The National Resources Defense Council to the Rescue!

In the past, I’ve noted how elites in the Bos/Wash/NY/Hyde Park corridor have shown a benign indifference to soaring gas prices. Mind you, I’m a self-confessed arugula-munching/latte swilling Boston-based elitist myself who visits his local filling station on average a bit more than once a month. Thus, I’m well positioned to explain how the pain that high gas prices have visited on some parts of the country hasn’t been felt universally. Well, worry no more you rural types who have become wage slaves to the gas pump. The environmental do-gooders have arrived on the scene, and they’re here to help:

Average motorists in Mississippi spent nearly 8 percent of their incomes on gasoline in 2007 and drivers in South Carolina and Georgia spent more than 7 percent, according to the report released on Tuesday by environmental group the Natural Resources Defense Council. Meanwhile, drivers in the Northeast spent the least amount of their incomes on fuel with Connecticut motorists paying just over 3 percent. Drivers in New York spent about 3.3 percent and motorists in Massachusetts spent about 3.5 percent… The report, called “Fighting Oil Addiction: Ranking States’ Oil Vulnerability and Solutions for Change,” ranked the states for their setting of fuel conservation measures like incentives for buying fuel-efficient hybrid vehicles, slowing suburban sprawl, and targets for reducing driving.
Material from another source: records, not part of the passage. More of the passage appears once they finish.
### config.mk
export PLATFORM = sky130hd
export DESIGN_NAME = reg_dump_reader
export DESIGN_NICKNAME = d
export VERILOG_FILES = /design/src/rtl/reg_dump_reader.sv
export SDC_FILE = /design/constraint.sdc
export NUM_CORES = 1
export LEC_CHECK = 0
export BUFFER_PORTS_ARGS = -buffer_cell sky130_fd_sc_hd__buf_2
export CORE_MARGIN = 4
export CORE_UTILIZATION = 38
export CTS_CLUSTER_DIAMETER = 30
export DETAILED_ROUTE_END_ITERATION = 8
export PLACE_DENSITY = 0.7
export SETUP_SLACK_MARGIN = 0.02
export SLEW_MARGIN = 20
export SYNTH_ARGS = -nofsm -noshare
export SYNTH_HDL_FRONTEND = slang
export SYNTH_SLANG_ARGS = --single-unit
### constraint.sdc
create_clock -name clk -period 2.5 [get_ports clk]
set_clock_uncertainty 0.15 [all_clocks]
set_input_delay 0.5 -clock clk [delete_from_list [all_inputs] [get_ports clk]]
set_output_delay 0.5 -clock clk [all_outputs]
set_load 0.01 [all_outputs]
## config.mk

```make
export PLATFORM = sky130hd
export DESIGN_NAME = icache_loader
export DESIGN_NICKNAME = d
export VERILOG_FILES = /design/src/rtl/icache_loader_pkg.sv /design/src/rtl/icache_loader_packer.sv /design/src/rtl/icache_loader.sv
export SDC_FILE = /design/constraint.sdc
export NUM_CORES = 1
export LEC_CHECK = 0
export CORE_ASPECT_RATIO = 1.75
export CORE_MARGIN = 1
export CORE_UTILIZATION = 48
export CTS_CLUSTER_SIZE = 30
export DETAILED_ROUTE_END_ITERATION = 16
export PLACE_DENSITY = 0.75
export SYNTH_ARGS = -nofsm -noshare
export SYNTH_HDL_FRONTEND = slang
export SYNTH_SLANG_ARGS = --single-unit
```

## constraint.sdc

```tcl
create_clock -name clock -period 1.9 [get_ports clock]
set_clock_uncertainty 0.1 [all_clocks]
set_input_delay 0.285 -clock clock [delete_from_list [all_inputs] [get_ports clock]]
set_output_delay 0.285 -clock clock [all_outputs]
set_load 0.01 [all_outputs]
```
I hope this is crystal clear to all you backwards Mississippians who are burning fossil fuels like you’re Al Gore or something. Stop all of your suburban sprawling. Boy, the NRDC sure has it figured out. If only Georgia had more incentives for buying hybrids! And for those of you who feel the pain at the pump, have you considered stopping your complaining and just moving to Washington DC and becoming a blogger for a living? You could bike to work! One wonders it it’s ever occurred to the National Resource Defense Council that people in Mississippi aren’t burning so much gas because they engage in a lot of hot-rodding in their vintage Sedan Devilles. Then again, an appealing sort of myopia has always been the environmental lobby’s most appealing characteristic.